# WHAT YOU ARE ASKED TO DO
The lines to print are the one containing "no timing/DRC/antenna violations" and every line after it through the end of the entries below. Print them exactly and nothing else.
---------- MATERIAL FOR THIS EXERCISE
Source: an optimization exercise on an open RTL-to-GDS flow (aim: small area, a short achievable clock period and few clock cycles per item). Production flows keep margins and buffers that such runs may drop. In this exercise RTL edits were held to simulation tests only and were not proved equivalent to the original. No activity file was given, so power comes from the tool's default toggle rates.

==> flow/run.sh <==
#!/bin/bash
# synth_recipe.tcl (not shown) runs the flow's synth.tcl, then flattens the netlist and writes it again
# the make line also repeats each setting of config.mk as NAME=value (left out here)
make -C /OpenROAD-flow-scripts/flow DESIGN_CONFIG=/design/flow/config.mk WORK_HOME=/design/flow/orfs CLKGATE_MAP_FILE= SYNTH_SCRIPT=/design/flow/synth_recipe.tcl finish
==> flow/constraint.sdc <==
create_clock -name core_clock -period 5.5 [get_ports {clk}]
set_input_delay 1.1000 -clock core_clock [delete_from_list [all_inputs] [get_ports {clk}]]
set_output_delay 1.1000 -clock core_clock [all_outputs]
set_load 0.01 [all_outputs]
==> flow/design.v <==
module emrka_top (
    input  wire        clk,
    input  wire        rst_n,
    input  wire        sel,
    input  wire        wr,
    input  wire [4:0]  addr,
    input  wire [1:0]  size,
    input  wire [31:0] wdata,
    output reg  [31:0] rdata,
    output reg         err
);
    localparam [2:0] R_KEY_LO  = 3'd0,
                     R_KEY_HI  = 3'd1,
                     R_DIN_LO  = 3'd2,
                     R_DIN_HI  = 3'd3,
                     R_DOUT_LO = 3'd4,
                     R_DOUT_HI = 3'd5,
                     R_CTRL    = 3'd6,
                     R_STATUS  = 3'd7;
    reg [63:0] key_q;
    reg [63:0] din_q;
    reg [63:0] dout_q;
    reg        busy_q;
    reg        done_q;
    reg        err_cmd_q;
    reg        err_busy_q;
    reg [31:0] h_q;
    reg [31:0] l_q;
    reg [4:0]  i_q;
    reg        mode_q;
    wire       admit  = (size == 2'b10) && (addr[1:0] == 2'b00);
    wire [2:0] reg_ix = addr[4:2];
    wire       do_rd  = sel && admit && !wr;
    wire       do_wr  = sel && admit &&  wr;
    wire wr_droppable = (reg_ix == R_KEY_LO) || (reg_ix == R_KEY_HI) ||
                        (reg_ix == R_DIN_LO) || (reg_ix == R_DIN_HI) ||
                        (reg_ix == R_CTRL);
    wire busy_drop = do_wr && busy_q && wr_droppable;
    wire wr_ok     = do_wr && !busy_q;    
    wire cmd_nop   = (wdata == 32'h0000_0000);
    wire cmd_perm  = (wdata == 32'h0000_0001);
    wire cmd_enc   = (wdata == 32'h0000_0002);
    wire cmd_write = wr_ok && (reg_ix == R_CTRL);
    wire start     = cmd_write && (cmd_perm || cmd_enc);
    wire cmd_bad   = cmd_write && !(cmd_nop || cmd_perm || cmd_enc);
    wire st_write  = do_wr && (reg_ix == R_STATUS);
    always @(*) begin
        rdata = 32'h0000_0000;
        err   = 1'b0;
        if (sel) begin
            if (!admit) begin
                err = 1'b1;
            end else if (!wr) begin
                case (reg_ix)
                    R_DIN_LO:  rdata = din_q[31:0];
                    R_DIN_HI:  rdata = din_q[63:32];
                    R_DOUT_LO: rdata = dout_q[31:0];
                    R_DOUT_HI: rdata = dout_q[63:32];
                    R_STATUS:  rdata = {28'd0, err_busy_q, err_cmd_q, done_q, busy_q};
                    default:   rdata = 32'h0000_0000;
                endcase
            end
        end
    end
    function [4:0] round_const;
        input [2:0] j;
        begin
            case (j)
                3'd0: round_const = 5'd1;
                3'd1: round_const = 5'd29;
                3'd2: round_const = 5'd4;
                3'd3: round_const = 5'd8;
                3'd4: round_const = 5'd17;
                3'd5: round_const = 5'd12;
                3'd6: round_const = 5'd3;
                default: round_const = 5'd14;
            endcase
        end
    endfunction
    wire [4:0]  rot     = round_const(i_q[2:0]);
    wire [63:0] l_dbl   = {l_q, l_q};
    wire [63:0] l_shift = l_dbl << rot;
    wire [31:0] l_rot   = l_shift[63:32];           
    wire [31:0] h_next  = h_q + l_q;
    wire [31:0] l_next  = (l_rot ^ h_next) + {27'd0, i_q};
    wire [63:0] k_eff_start = cmd_enc ? key_q : 64'd0;
    wire [63:0] t_start     = din_q ^ k_eff_start;
    wire [63:0] k_eff_done  = mode_q ? key_q : 64'd0;
    always @(posedge clk) begin
        if (!rst_n) begin
            key_q      <= 64'd0;
            din_q      <= 64'd0;
            dout_q     <= 64'd0;
            busy_q     <= 1'b0;
            done_q     <= 1'b0;
            err_cmd_q  <= 1'b0;
            err_busy_q <= 1'b0;
            h_q        <= 32'd0;
            l_q        <= 32'd0;
            i_q        <= 5'd0;
            mode_q     <= 1'b0;
        end else begin
            if (wr_ok) begin
                case (reg_ix)
                    R_KEY_LO: key_q[31:0]  <= wdata;
                    R_KEY_HI: key_q[63:32] <= wdata;
                    R_DIN_LO: din_q[31:0]  <= wdata;
                    R_DIN_HI: din_q[63:32] <= wdata;
                    default: ;
                endcase
            end
            if (busy_drop)
                err_busy_q <= 1'b1;
            if (cmd_bad)
                err_cmd_q <= 1'b1;
            if (st_write) begin
                if (wdata[1]) done_q     <= 1'b0;
                if (wdata[2]) err_cmd_q  <= 1'b0;
                if (wdata[3]) err_busy_q <= 1'b0;
            end
            if (start) begin
                h_q    <= t_start[63:32];
                l_q    <= t_start[31:0];
                i_q    <= 5'd0;
                mode_q <= cmd_enc;
                busy_q <= 1'b1;
                done_q <= 1'b0;
            end
            if (busy_q) begin
                h_q <= h_next;
                l_q <= l_next;
                i_q <= i_q + 5'd1;
                if (i_q == 5'd31) begin
                    dout_q <= {h_next, l_next} ^ k_eff_done;
                    busy_q <= 1'b0;
                    done_q <= 1'b1;
                end
            end
        end
    end
endmodule
==> flow/config.mk <==
export PLATFORM = sky130hd
export DESIGN_NAME = emrka_top
export DESIGN_NICKNAME = emrka_top
export VERILOG_FILES = /design/flow/design.v
export SDC_FILE = /design/flow/constraint.sdc
export NUM_CORES = 4
export LEC_CHECK = 0
export CAP_MARGIN = 20
export CORE_MARGIN = 2
export CORE_UTILIZATION = 40
export PLACE_DENSITY = 0.6
export SLEW_MARGIN = 20
==> run summary <==
==> cell usage after synthesis (34+ instances only) <==
master / number
nand2_1: 588
a21boi_0: 157
a211oi_1: 34
a21oi_1: 129
nand3_1: 88
ha_1: 42
mux2i_1: 72
a22oi_1: 87
nor2_1: 84
o21ai_0: 109
xnor2_1: 89
clkbuf_1: 129
dfxtp_1: 266
xor2_1: 108
o211a_1: 35
nor2b_1: 36
==> worst max-delay path by stage <==
| stage | startpoint | cells past startpoint | slack (ns) | endpoint |
|---|---|---|---|---|
| detailed placement | i_q[1] | 26 | 0.14 | dout_q[24] |
| global placement | i_q[1] | 27 | 0.22 | l_q[28] |
| floorplan | i_q[0] | 28 | 0.02 | dout_q[26] |
| CTS | i_q[1] | 21 | 0.12 | dout_q[27] |
| finish | i_q[0] | 26 | 0.25 | dout_q[24] |
| global route | i_q[0] | 22 | -0.06 | dout_q[27] |
==> per-layer routing <==
layer	share of wire	vias to the layer above	global-route usage
li1	-	9058	-
met1	0.45	9550	0.460
met2	0.43	937	0.485
met3	0.088	121	0.0498
met4	0.027	0	0.0796
met5	0	-	0
==> state kept, by name, indices dropped and copies added (netlist names) <==
signal and count:
din_q 64, dout_q 64, key_q 64, h_q 32
l_q 32, i_q 5, busy_q 1, done_q 1
err_busy_q 1, err_cmd_q 1, mode_q 1
==> tightest hold or removal path, delay by kind of cell (launching register included) <==
family / cells / cell delay [ns]
AO/OA/AOI/OAI: 1 / 0.05
flip-flops: 1 / 0.33
AND/OR/NAND/NOR: 1 / 0.06
==> kinds of logic (layout without fill, tap and decap cells) <==
| family | count (synthesis) | after routing | synth area share |
|---|---|---|---|
| simple gates | 969 | 969 | 0.227 |
| compound gates | 711 | 712 | 0.257 |
| flops | 266 | 266 | 0.275 |
| xor+xnor | 217 | 217 | 0.113 |
| buf+inv | 207 | 317 | 0.0478 |
| mux | 87 | 87 | 0.0513 |
| fa+ha+maj | 44 | 44 | 0.0292 |
==> timing repair <==
| item | in CTS | in global routing |
|---|---|---|
| hold buffers | 0 | 0 |
| gates resized for setup | 0 | 15 |
| setup buffers | 0 | 9 |
| endpoints found under the setup margin | 0 | 42 |
==> area by class of cell <==
class	instances	area (um2)	area share
Clock buffer	42	887	0.0392
Clock inverter	14	249	0.0110
Inverter	24	90.1	0.00398
Multi-Input combinational cell	2029	13200	0.584
Sequential cell	266	5330	0.236
Tap cell	615	769	0.0340
Timing Repair Buffer	237	2080	0.0917
==> through the flow <==
stage	instance area, um2	total power (uW)	cells
6_report	22600	4370	3227
5_1_grt	22600	4470	3227
4_1_cts	22500	4390	3217
3_5_place_dp	21300	2110	3161
3_3_place_gp	21300	2110	3161
2_1_floorplan	19400	2030	2501
==> power breakdown <==
group | internal (uW) | leakage (uW) | switching [uW]
Sequential | 1930 | 0.00214 | 1.10
Combinational | 54.4 | 0.00555 | 83.4
Clock | 1450 | 0.000560 | 857
Total | 3430 | 0.00825 | 942
==> key figures <==
Setup path
  • CP max stage delay: 0.40 ns
  • Crit-path most repeated cell: buf_4
  • Crit path DAT: 5.73 ns
  • Reg2Reg Depth: 26
  • R2r setup slk: 0.25 ns
  • CP Max Fanout: 13
  • Worst R2R Start: i_q[0]
  • CP top delay family: compound AO/OA/AOI/OAI gates
  • Slowest-stage cell, CP: dfxtp_1
  • Crit start category: flip-flop
  • Req. time, crit path: 5.99 ns
  • Worst R2R End: dout_q[24]
  • Critical path type: reg2reg
  • Crit. End Element: flip-flop
  • WP buf/inv: 8

Floorplanning
  • Row count: 80
  • I/O pin total: 76
  • Die Height: 224 um
  • DIE AREA: 50200 um2
  • Starting Density: 0.406
  • Chip width: 224 um
  • Core ar.: 47700 um2

Logic synthesis
  • Seq/Total Area, Yosys: 0.275
  • Synthesized cell area: 19400 um2
  • Yosys reg bits: 266
  • Top FF cell, synth: dfxtp_1
  • Cells after Synth: 2501
  • Net Count, Synth: 2588
  • Yosys top cell area share: 0.275
  • Synth cell types: 100
  • Synth warn: 1
  • Share of synthesized registers carrying an async set or reset: 0
  • Synth area leader: dfxtp_1
  • Top post-synthesis cells by area: dfxtp_1, nand2_1, a21boi_0, xor2_1, xnor2_1
  • Number of flops mapped to enable cells by yosys: 0
  • Mean Syn Cell Area: 7.75 um2

Min path
  • Worst hold path startpoint: dout_q[26]
  • Hold Path Class: reg2reg
  • Worst hold path depth: 2
  • Hold path endpoint: dout_q[26]

Clock tree
  • CTS H-tree depth: 1
  • Clock-pin transition on the worst setup and hold timing paths: 0.06 ns
  • Max Root-Sink Buffers: 3
  • # clock sinks: 266
  • Num CTS Buffers: 30
  • Clock Latency Late Sink: 0.58 ns
  • CTS tree: yes
  • CTS Root Cell: clkbuf_16

Timing
  • Minimum clock period: 5.25 ns
  • Setup repair after global routing missed its margin: true
  • Hold WS: 0.474 ns
  • Slack of the critical path: 0.254 ns
  • Final setup fails: 0
  • Peak Freq: 0.191 GHz
  • Slew HR: 0.246
  • Final period util: 0.954
  • Worst-case clock skew: 0.0139 ns
  • Worst Max-Slew Pin Slew: 1.12 ns
  • Final hold violations: 0
  • Total negative slack: 0 ns
  • Max-slew violation count: 0

Finish
  • Most frequent cells in the layout: nand2_1, dfxtp_1, a21boi_0
  • Post-layout util: 0.474
  • Commonest non-fill, non-tap cell in the layout: nand2_1
  • Antenna cells: 0
  • Nets: 2675
  • Layout area overhead: 16.7%
  • Layout cells sized above 1: 0.110
  • Fillers: 4692

Global route
  • Largest net degree at the start of global routing: 138
  • Vias in the first global route: 18600
  • First-pass GRT wire length: 121 mm
  • Total grt overflow: 0
  • Initial antenna violation count: 0
  • GRT Util Overall: 0.316

Placement
  • Final Wtd Congestion: 0.960
  • Port Buffers: 75
  • Detailed Place HPWL: 59.6 mm
  • Dpl ws: 0.141 ns

Pwr
  • Lkg Pwr: 0.00825 uW
  • Pwr dens: 193 nW/um2
  • VDD IR-drop max: 233 uV

Detailed routing
  • DR WL/cell: 25.1 um
  • Routed wire length: 81.1 mm
  • DR vias: 19700
  • Initial drt markers: 2160
  • Residual DRC count: 0
  • DR pass1 iterations: 5
  • DRT antenna net count: 0
  • Vias per cell: 6.09

Flow run
  • Max Cap Viol: 0

Status
  • Outcome: no timing/DRC/antenna violations
Testbench counts, summed over its fixed seeds: cycles 14,834, items 384.

[what the ideal ports hide]
The results above use ideal ports. As a check the final layout listed here was re-extracted and re-timed, cells and wires unchanged. Step 1, drivers: a clkbuf_16 drives clk and a buf_2 each remaining input, both assumed. Step 2 moves the port delays by t, midway between the first and last clock arrival at a register: inputs arrive t later, outputs are due t later. That takes back most of the time a late clock gives input paths. Three values: ideal, step 1, step 2; two values: the first two.
t, ns: 0.624
setup slack, ns: 0.254 / 0.254 / 0.254
slew at the worst register clock pin (ns): 0.07 / 0.07
After both steps setup and hold are still met in this run. For this run, drivers alone change the setup slack by 0.000 ns; drivers and shift together by 0.000 ns.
--------------------
# SOLVED EXERCISE
  • Outcome: no timing/DRC/antenna violations
Testbench counts, summed over its fixed seeds: cycles 14,834, items 384.

[what the ideal ports hide]
The results above use ideal ports. As a check the final layout listed here was re-extracted and re-timed, cells and wires unchanged. Step 1, drivers: a clkbuf_16 drives clk and a buf_2 each remaining input, both assumed. Step 2 moves the port delays by t, midway between the first and last clock arrival at a register: inputs arrive t later, outputs are due t later. That takes back most of the time a late clock gives input paths. Three values: ideal, step 1, step 2; two values: the first two.
t, ns: 0.624
setup slack, ns: 0.254 / 0.254 / 0.254
slew at the worst register clock pin (ns): 0.07 / 0.07
After both steps setup and hold are still met in this run. For this run, drivers alone change the setup slack by 0.000 ns; drivers and shift together by 0.000 ns.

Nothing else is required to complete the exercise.